## config.mk

```make
export PLATFORM = sky130hd
export DESIGN_NAME = mac_dma_pointer_status
export DESIGN_NICKNAME = d
export VERILOG_FILES = /design/src/mac_dma_status_pkg.sv /design/src/reg_view_if.sv /design/src/apb_status_slave.sv /design/src/pause_decider.sv /design/src/mac_dma_pointer_status.sv
export SDC_FILE = /design/constraint.sdc
export NUM_CORES = 1
export LEC_CHECK = 0
export ABC_AREA = 1
export BUFFER_PORTS_ARGS = -buffer_cell sky130_fd_sc_hd__buf_2
export CORE_MARGIN = 2
export CORE_UTILIZATION = 54
export DETAILED_ROUTE_END_ITERATION = 8
export GPL_ROUTABILITY_DRIVEN = 0
export PLACE_DENSITY = 0.95
export SLEW_MARGIN = 20
export SYNTH_ARGS = -nofsm -noshare
export SYNTH_HDL_FRONTEND = slang
export SYNTH_HIERARCHICAL = 1
export SYNTH_SLANG_ARGS = --single-unit
```

## constraint.sdc

```tcl
create_clock -name sys_clk_i -period 7 [get_ports sys_clk_i]
set_input_delay 0.35 -clock sys_clk_i [delete_from_list [all_inputs] [get_ports sys_clk_i]]
set_output_delay 0.35 -clock sys_clk_i [all_outputs]
set_load 0.03 [all_outputs]
```

## src/mac_dma_status_pkg.sv

```systemverilog
// constants, register map and decode helper for the dma pointer status block
// How it works
// receive write pointer register pair mirrors live receive dma address, read only
// soft reset or reload bit loads receive pointer from transmit lower boundary
// transmit read pointer register pair mirrors live transmit dma address, read only
// soft reset or reload bit loads transmit pointer from transmit lower boundary
// pointers move in 32-byte granules, so five low bits read zero
// 8 KB buffer keeps upper three bits of each high byte zero
// each 16-bit value is a low byte register and a high byte register
// free block count reports unused packet buffers in the receive region
// free count below buffer size threshold triggers automatic pause frame
// software may read free count and request pause via config four bit 6
// software sizes receive region one buffer larger than largest packet
// cpu writes to these registers change nothing
`default_nettype none
package mac_dma_status_pkg;
  // apb geometry
  localparam int APB_AW = 12;
  localparam int APB_DW = 32;
  // packet buffer granule and buffer memory size
  localparam int GRANULE_SHIFT = 5;
  localparam int BLK_W         = 8;
  localparam int CNT_W         = 9;
  localparam int NUM_REGS      = 6;
  // register indices as printed; byte address is four times the index
  localparam logic [7:0] IDX_RX_PTR_LOW   = 8'h51;
  localparam logic [7:0] IDX_RX_PTR_HIGH  = 8'h52;
  localparam logic [7:0] IDX_TX_PTR_LOW   = 8'h53;
  localparam logic [7:0] IDX_TX_PTR_HIGH  = 8'h54;
  localparam logic [7:0] IDX_FREE_LOW     = 8'h55;
  localparam logic [7:0] IDX_FREE_HIGH    = 8'h56;
  localparam logic [7:0] REG_IDX [NUM_REGS] = '{IDX_RX_PTR_LOW, IDX_RX_PTR_HIGH, IDX_TX_PTR_LOW,
                                                IDX_TX_PTR_HIGH, IDX_FREE_LOW, IDX_FREE_HIGH};
  // values after reset
  localparam logic [BLK_W-1:0]  RST_BLK  = 8'h00;
  localparam logic [CNT_W-1:0]  RST_FREE = 9'h000;
  localparam logic [APB_DW-1:0] RST_DATA = 32'h0000_0000;

  // returns {hit, slot}; slot is the position in the byte view
  function automatic logic [3:0] reg_decode(input logic [APB_AW-1:0] addr);
    logic [3:0] res;
    res = 4'h0;
    for (int i = 0; i < NUM_REGS; i++) begin
      if (addr == {2'b00, REG_IDX[i], 2'b00}) begin
        res = {1'b1, 3'(i)};
      end
    end
    return res;
  endfunction
endpackage
`default_nettype wire

```

## src/reg_view_if.sv

```systemverilog
// byte view of the status registers handed from the core to the bus slave
`default_nettype none
interface reg_view_if;
  import mac_dma_status_pkg::*;
  logic [NUM_REGS-1:0][7:0] bytes;
  modport src  (output bytes);
  modport sink (input  bytes);
endinterface
`default_nettype wire

```

## src/apb_status_slave.sv

```systemverilog
// apb slave answering reads from the byte view with one wait state
`default_nettype none
module apb_status_slave
  import mac_dma_status_pkg::*;
(
  // clock and reset
  input  wire logic              sys_clk_i,
  input  wire logic              rst_n_i,
  // apb
  input  wire logic              psel_i,
  input  wire logic              penable_i,
  input  wire logic              pwrite_i,
  input  wire logic [APB_AW-1:0] paddr_i,
  output logic      [APB_DW-1:0] prdata_o,
  output logic                   pready_o,
  output logic                   pslverr_o,
  // register contents
  reg_view_if.sink               view
);
  typedef struct packed {
    logic [APB_DW-1:0] rdata;
    logic              ready;
    logic              err;
  } slave_state_s;

  slave_state_s st;
  slave_state_s next_st;
  logic [3:0]   dec;

  // access phase answered one cycle later; writes are accepted and dropped
  always_comb begin
    dec     = reg_decode(paddr_i);
    next_st = st;
    next_st.ready = 1'b0;
    if (psel_i && penable_i && !st.ready) begin
      next_st.ready = 1'b1;
      next_st.err   = !dec[3];
      next_st.rdata = RST_DATA;
      if (dec[3] && !pwrite_i) begin
        next_st.rdata = {24'h000000, view.bytes[dec[2:0]]};
      end
    end
  end

  always_ff @(posedge sys_clk_i or negedge rst_n_i) begin
    if (!rst_n_i) begin
      st <= '{rdata: RST_DATA, ready: 1'b0, err: 1'b0};
    end else begin
      st <= next_st;
    end
  end

  assign prdata_o  = st.rdata;
  assign pready_o  = st.ready;
  assign pslverr_o = st.err;
endmodule
`default_nettype wire

```

## src/pause_decider.sv

```systemverilog
// compares free receive blocks with the threshold and raises pause requests
`default_nettype none
module pause_decider
  import mac_dma_status_pkg::*;
(
  // clock and reset
  input  wire logic             sys_clk_i,
  input  wire logic             rst_n_i,
  // inputs
  input  wire logic [CNT_W-1:0] free_blocks_i,
  input  wire logic [BLK_W-1:0] block_level_i,
  input  wire logic             sw_pause_req_i,
  // outputs
  output logic                  pause_needed_o,
  output logic                  pause_send_o
);
  typedef struct packed {
    logic need;
    logic send;
    logic sw_q;
  } pause_state_s;

  pause_state_s st;
  pause_state_s next_st;

  // one send pulse per crossing so a long shortage does not flood the link
  always_comb begin
    next_st      = st;
    next_st.need = free_blocks_i < {1'b0, block_level_i};
    next_st.sw_q = sw_pause_req_i;
    next_st.send = (next_st.need && !st.need) || (sw_pause_req_i && !st.sw_q);
  end

  always_ff @(posedge sys_clk_i or negedge rst_n_i) begin
    if (!rst_n_i) begin
      st <= '{need: 1'b0, send: 1'b0, sw_q: 1'b0};
    end else begin
      st <= next_st;
    end
  end

  assign pause_needed_o = st.need;
  assign pause_send_o   = st.send;
endmodule
`default_nettype wire

```

## src/mac_dma_pointer_status.sv

```systemverilog
// dma pointer tracking, free block count and status register view
`default_nettype none
module mac_dma_pointer_status
  import mac_dma_status_pkg::*;
(
  // clock and reset
  input  wire logic              sys_clk_i,
  input  wire logic              rst_n_i,
  // apb register bus
  input  wire logic              psel_i,
  input  wire logic              penable_i,
  input  wire logic              pwrite_i,
  input  wire logic [APB_AW-1:0] paddr_i,
  input  wire logic [APB_DW-1:0] pwdata_i,
  output logic      [APB_DW-1:0] prdata_o,
  output logic                   pready_o,
  output logic                   pslverr_o,
  // reset control bits, boundaries and the rx read pointer
  input  wire logic              soft_reset_bit_i,
  input  wire logic              rx_pointer_reload_bit_i,
  input  wire logic [15:0]       tx_lower_boundary_ptr_i,
  input  wire logic [15:0]       rx_lower_boundary_ptr_i,
  input  wire logic [15:0]       rx_upper_boundary_ptr_i,
  input  wire logic [15:0]       rx_read_ptr_i,
  // dma progress events
  input  wire logic              rx_block_written_i,
  input  wire logic              tx_block_read_i,
  // pause control
  input  wire logic [BLK_W-1:0]  block_level_i,
  input  wire logic              sw_pause_req_i,
  output logic                   pause_needed_o,
  output logic                   pause_send_o,
  // live pointers for the dma engines
  output logic      [15:0]       rx_write_ptr_o,
  output logic      [15:0]       tx_read_ptr_o
);
  typedef struct packed {
    logic [BLK_W-1:0] rx_blk;
    logic [BLK_W-1:0] tx_blk;
    logic [CNT_W-1:0] free;
  } dma_state_s;

  dma_state_s st;
  dma_state_s next_st;

  reg_view_if view ();

  logic             reload;
  logic [BLK_W-1:0] tlb_blk;
  logic [BLK_W-1:0] rlb_blk;
  logic [CNT_W-1:0] rub_end;
  logic [BLK_W-1:0] rrd_blk;
  logic [CNT_W-1:0] region;
  logic [CNT_W-1:0] rx_inc;
  logic [CNT_W-1:0] tx_inc;
  logic [15:0]      rx_addr;
  logic [15:0]      tx_addr;
  logic [15:0]      free16;
  logic [3:0]       bus_dec;

  // pointers kept as granule indices: low five and top three bits stay zero
  assign tlb_blk = tx_lower_boundary_ptr_i[GRANULE_SHIFT +: BLK_W];
  assign rlb_blk = rx_lower_boundary_ptr_i[GRANULE_SHIFT +: BLK_W];
  assign rub_end = rx_upper_boundary_ptr_i[GRANULE_SHIFT +: CNT_W]; // keeps bit 13 for an end at the top
  assign rrd_blk = rx_read_ptr_i[GRANULE_SHIFT +: BLK_W];
  assign reload  = soft_reset_bit_i | rx_pointer_reload_bit_i;
  // same decode as the slave, used by the bus checks below
  assign bus_dec = reg_decode(paddr_i);

  // byte addresses rebuilt from the indices
  assign rx_addr = {3'b000, st.rx_blk, 5'b00000};
  assign tx_addr = {3'b000, st.tx_blk, 5'b00000};
  assign free16  = {7'b0000000, st.free};

  // wrap arithmetic done one bit wider so the top granule does not alias
  assign region = rub_end - {1'b0, rlb_blk};
  assign rx_inc = {1'b0, st.rx_blk} + 9'h001;
  assign tx_inc = {1'b0, st.tx_blk} + 9'h001;

  // pointer motion and free count
  always_comb begin
    next_st = st;
    if (reload) begin
      next_st.rx_blk = tlb_blk;
      next_st.tx_blk = tlb_blk;
    end else begin
      if (rx_block_written_i) begin
        next_st.rx_blk = (rx_inc == rub_end) ? rlb_blk : rx_inc[BLK_W-1:0];
      end
      if (tx_block_read_i) begin
        next_st.tx_blk = (tx_inc == {1'b0, rlb_blk}) ? tlb_blk : tx_inc[BLK_W-1:0];
      end
    end
    // equal pointers mean the region is empty; correct only while R11 holds
    if (rrd_blk > st.rx_blk) begin
      next_st.free = {1'b0, rrd_blk} - {1'b0, st.rx_blk};
    end else begin
      next_st.free = region - ({1'b0, st.rx_blk} - {1'b0, rrd_blk});
    end
  end

  // bus writes are never looked at by the state update
  always_ff @(posedge sys_clk_i or negedge rst_n_i) begin
    if (!rst_n_i) begin
      st <= '{rx_blk: RST_BLK, tx_blk: RST_BLK, free: RST_FREE};
    end else begin
      st <= next_st;
    end
  end

  // byte view in register order, low byte then high byte
  assign view.bytes[0] = rx_addr[7:0];
  assign view.bytes[1] = rx_addr[15:8];
  assign view.bytes[2] = tx_addr[7:0];
  assign view.bytes[3] = tx_addr[15:8];
  assign view.bytes[4] = free16[7:0];
  assign view.bytes[5] = free16[15:8];

  // outputs straight from the pointer flops
  assign rx_write_ptr_o = rx_addr;
  assign tx_read_ptr_o  = tx_addr;

  // register bus slave
  apb_status_slave u_slave (
    .sys_clk_i (sys_clk_i),
    .rst_n_i   (rst_n_i),
    .psel_i    (psel_i),
    .penable_i (penable_i),
    .pwrite_i  (pwrite_i),
    .paddr_i   (paddr_i),
    .prdata_o  (prdata_o),
    .pready_o  (pready_o),
    .pslverr_o (pslverr_o),
    .view      (view.sink)
  );

  // automatic and software pause decisions
  pause_decider u_pause (
    .sys_clk_i      (sys_clk_i),
    .rst_n_i        (rst_n_i),
    .free_blocks_i  (st.free),
    .block_level_i  (block_level_i),
    .sw_pause_req_i (sw_pause_req_i),
    .pause_needed_o (pause_needed_o),
    .pause_send_o   (pause_send_o)
  );

  // write data is deliberately unused: every register here is read only
  logic unused_wdata;
  assign unused_wdata = ^pwdata_i;

  // reload lands on both pointers one cycle later
  property p_rx_reload;
    @(posedge sys_clk_i) disable iff (!rst_n_i)
    reload |=> rx_write_ptr_o == {3'b000, $past(tx_lower_boundary_ptr_i[12:5]), 5'b00000};
  endproperty
  a_rx_reload: assert property (p_rx_reload) else $error("rx pointer not reloaded");

  property p_tx_reload;
    @(posedge sys_clk_i) disable iff (!rst_n_i)
    reload |=> tx_read_ptr_o == {3'b000, $past(tx_lower_boundary_ptr_i[12:5]), 5'b00000};
  endproperty
  a_tx_reload: assert property (p_tx_reload) else $error("tx pointer not reloaded");

  property p_granule;
    @(posedge sys_clk_i) disable iff (!rst_n_i)
    rx_write_ptr_o[4:0] == 5'h00 && tx_read_ptr_o[4:0] == 5'h00;
  endproperty
  a_granule: assert property (p_granule) else $error("pointer low bits not zero");

  property p_top_bits;
    @(posedge sys_clk_i) disable iff (!rst_n_i)
    view.bytes[1][7:5] == 3'h0 && view.bytes[3][7:5] == 3'h0;
  endproperty
  a_top_bits: assert property (p_top_bits) else $error("pointer high byte above 1f");

  property p_rx_advance;
    @(posedge sys_clk_i) disable iff (!rst_n_i)
    rx_block_written_i && !reload && rx_inc != rub_end
      |=> rx_write_ptr_o == $past(rx_write_ptr_o) + 16'h0020;
  endproperty
  a_rx_advance: assert property (p_rx_advance) else $error("rx pointer did not advance");

  property p_tx_advance;
    @(posedge sys_clk_i) disable iff (!rst_n_i)
    tx_block_read_i && !reload && tx_inc != {1'b0, rlb_blk}
      |=> tx_read_ptr_o == $past(tx_read_ptr_o) + 16'h0020;
  endproperty
  a_tx_advance: assert property (p_tx_advance) else $error("tx pointer did not advance");

  property p_read_data;
    @(posedge sys_clk_i) disable iff (!rst_n_i)
    psel_i && penable_i && !pready_o && !pwrite_i && paddr_i == {2'b00, IDX_RX_PTR_LOW, 2'b00}
      && !reload && !rx_block_written_i
      |=> pready_o && prdata_o == {24'h000000, rx_write_ptr_o[7:0]};
  endproperty
  a_read_data: assert property (p_read_data) else $error("low byte read wrong");

  property p_free_count;
    @(posedge sys_clk_i) disable iff (!rst_n_i)
    ##1 (rrd_blk == st.rx_blk) && $stable(rrd_blk) && $stable(st.rx_blk) && $stable(region)
      |=> free16 == {7'b0000000, $past(region)};
  endproperty
  a_free_count: assert property (p_free_count) else $error("free count wrong when empty");

  property p_pause;
    @(posedge sys_clk_i) disable iff (!rst_n_i)
    st.free < {1'b0, block_level_i} |=> pause_needed_o;
  endproperty
  a_pause: assert property (p_pause) else $error("pause need not raised");

  property p_write_ignored;
    @(posedge sys_clk_i) disable iff (!rst_n_i)
    psel_i && penable_i && pwrite_i && !reload && !rx_block_written_i && !tx_block_read_i
      |=> $stable(rx_write_ptr_o) && $stable(tx_read_ptr_o);
  endproperty
  a_write_ignored: assert property (p_write_ignored) else $error("write changed a pointer");

  // wrap points: rx returns to its lower boundary, tx to the tx lower boundary
  property p_rx_wrap;
    @(posedge sys_clk_i) disable iff (!rst_n_i)
    rx_block_written_i && !reload && rx_inc == rub_end
      |=> rx_write_ptr_o == {3'b000, $past(rlb_blk), 5'b00000};
  endproperty
  a_rx_wrap: assert property (p_rx_wrap) else $error("rx pointer did not wrap");

  property p_tx_wrap;
    @(posedge sys_clk_i) disable iff (!rst_n_i)
    tx_block_read_i && !reload && tx_inc == {1'b0, rlb_blk}
      |=> tx_read_ptr_o == {3'b000, $past(tlb_blk), 5'b00000};
  endproperty
  a_tx_wrap: assert property (p_tx_wrap) else $error("tx pointer did not wrap");

  // without an event the pointers stand still
  property p_rx_hold;
    @(posedge sys_clk_i) disable iff (!rst_n_i)
    !reload && !rx_block_written_i |=> $stable(rx_write_ptr_o);
  endproperty
  a_rx_hold: assert property (p_rx_hold) else $error("rx pointer moved without event");

  property p_tx_hold;
    @(posedge sys_clk_i) disable iff (!rst_n_i)
    !reload && !tx_block_read_i |=> $stable(tx_read_ptr_o);
  endproperty
  a_tx_hold: assert property (p_tx_hold) else $error("tx pointer moved without event");

  // bus answer: one wait state, a single-cycle ready, upper data bits zero
  property p_one_wait;
    @(posedge sys_clk_i) disable iff (!rst_n_i)
    psel_i && penable_i && !pready_o |=> pready_o;
  endproperty
  a_one_wait: assert property (p_one_wait) else $error("access not answered after one wait");

  property p_ready_pulse;
    @(posedge sys_clk_i) disable iff (!rst_n_i)
    pready_o |=> !pready_o;
  endproperty
  a_ready_pulse: assert property (p_ready_pulse) else $error("ready held longer than one cycle");

  property p_upper_zero;
    @(posedge sys_clk_i) disable iff (!rst_n_i)
    pready_o |-> prdata_o[31:8] == 24'h000000;
  endproperty
  a_upper_zero: assert property (p_upper_zero) else $error("read data upper bits not zero");

  // writes to mapped registers are answered without error; unmapped ones fail
  property p_write_ok;
    @(posedge sys_clk_i) disable iff (!rst_n_i)
    psel_i && penable_i && !pready_o && pwrite_i && bus_dec[3] |=> pready_o && !pslverr_o;
  endproperty
  a_write_ok: assert property (p_write_ok) else $error("write to mapped register refused");

  property p_unmapped;
    @(posedge sys_clk_i) disable iff (!rst_n_i)
    psel_i && penable_i && !pready_o && !bus_dec[3]
      |=> pready_o && pslverr_o && prdata_o == RST_DATA;
  endproperty
  a_unmapped: assert property (p_unmapped) else $error("unmapped access not flagged");

  // read data carries the byte as it stood at the edge the access was taken
  property p_free_read;
    @(posedge sys_clk_i) disable iff (!rst_n_i)
    psel_i && penable_i && !pready_o && !pwrite_i && paddr_i == {2'b00, IDX_FREE_LOW, 2'b00}
      |=> prdata_o == {24'h000000, $past(free16[7:0])};
  endproperty
  a_free_read: assert property (p_free_read) else $error("free count read wrong");

  property p_tx_high_read;
    @(posedge sys_clk_i) disable iff (!rst_n_i)
    psel_i && penable_i && !pready_o && !pwrite_i && paddr_i == {2'b00, IDX_TX_PTR_HIGH, 2'b00}
      |=> prdata_o == {24'h000000, $past(tx_read_ptr_o[15:8])};
  endproperty
  a_tx_high_read: assert property (p_tx_high_read) else $error("tx high byte read wrong");

  // a shortage starts one send; enough free blocks clear the need
  property p_send_on_need;
    @(posedge sys_clk_i) disable iff (!rst_n_i)
    $rose(pause_needed_o) |-> pause_send_o;
  endproperty
  a_send_on_need: assert property (p_send_on_need) else $error("no send when need rose");

  property p_need_clear;
    @(posedge sys_clk_i) disable iff (!rst_n_i)
    st.free >= {1'b0, block_level_i} |=> !pause_needed_o;
  endproperty
  a_need_clear: assert property (p_need_clear) else $error("pause need not cleared");
endmodule
`default_nettype wire

```

==> results.ini, run 1 <==
[logic_synthesis]
synthAdderAreaFrac=0.137
synthMuxAreaShare=0
synthSimpleGateAreaFrac=0.405
synth_most_common_cell=nand2_1
synth_edf_count=0
synth_compound_area_frac=0.0537
synth_area_leaders=dfrtp_1 (20%), nand2_1 (16%), inv_1 (9.6%)
synth_cell_types=42
yosys_most_used_dff=dfrtp_1
synth_area_leader_cell=dfrtp_1
synthTopCellsByCount=nand2_1 (206), inv_1 (124), nand3_1 (65)
seq_area_frac_synth=0.196
synth_cells=726
synth-xor-area-share=0.0286
synth_top_family_by_area=simple AND/OR/NAND/NOR gates
async_flop_share=1.00
syn_area_um2=4850
ys_warn_count=6
avgSynthCellArea_um2=6.68
synth_top_area_frac=0.196
synth_seq_cells=38

[power]
total_power_w=0.00105
p_leak_nw=3.20
intPower_w=0.000575
pwr-share-comb=0.525
p_seq_frac=0.290
ir_drop_v=0.000108
power.density_nw_per_um2=195
switching_share=0.455
p_clk_frac=0.185
switching_power_w=0.000479

[timing]
fin_crit_sh=0.479
period_needed_ns=3.36
grt_setup_unrepaired=no
clock.fmax_mhz=298
slew_viol_final=0
relSlewSlack=0.409
skew_ns=0.0154
finalHoldViolCount=0
final.setup.tns_ns=0
worst_pin_slew_ns=0.887
setup_violations=0

[worst_setup_path]
cp.arrival_ns=3.51
crit_type=reg2reg
start_kind=flip-flop
slowest_delay_ns=0.56
rrSetupSlack_ns=3.64
crit_required_ns=7.16
cp.buffers_inverters=3
critPathMaxFanout=8
crit_slowest_cell=dfrtp_1
cp_top_family=adder cells
cp_cell_sequence=inv_1, fa_1, inv_1, fa_1, inv_1, ha_1, fa_1, nand3_1, nand2_1, a21oi_1, nor2_1, nor2_1, xor2_1, o21ai_0
end_kind=flip-flop

[placement]
dp_cells=933
place_area_um2=5290
port_buffers=90
dp_hpwl_mm=9.57

[grt]
track_usage=0.246
grt_antenna_before_repair=0
grt_pass1_wl_mm=19.8
grt_max_degree=39
grt_overflow=0
grt_pass1_vias=4445

[cts]
htree_levels=2
cts_post_setup_buffers_inserted=0
postCtsHoldBufs=0
cts_tree=done
numCtsBuffers=5
clkLatencyLatePin_ns=0.30
cts_root_buf=clkbuf_8
numClockSinks=38
cts_resized=0
clkSlewWorstSetupHoldPaths_ns=0.09
clk_path_buf_depth=2

[drt]
antenna_left=0
drtIter0Drc=336
vias_per_cell=5.23
drc=0
detailroute.via_count=4917
drtPass1Iterations=5
finalWirelength_mm=12.1
wl_per_cell_um=12.9

[die]
core_um2=8720
core.rowCount=34
initial_core_util=0.556
fp.dieW_um=98.8
dieArea_um2=9750
ios=194
fp.dieH_um=98.8

[job]
maxCapViolCount=0

[final_layout]
design_area_um2=5410
nets=1001
area_growth_pct=11.5
stdcell_count=940
utilization=0.620
antennaDiodeCount=0
layout-drive-gt1-share=0.183

[worst_hold_path]
holdCritPathClass=in2async

[outcome]
status=complete, no violations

◆ Your goal ◆
Pull each line containing the word "pointers" out of the data above.

◆ Problem solution ◆
// pointers move in 32-byte granules, so five low bits read zero
  // live pointers for the dma engines
  // pointers kept as granule indices: low five and top three bits stay zero
    // equal pointers mean the region is empty; correct only while R11 holds
  // reload lands on both pointers one cycle later
  // without an event the pointers stand still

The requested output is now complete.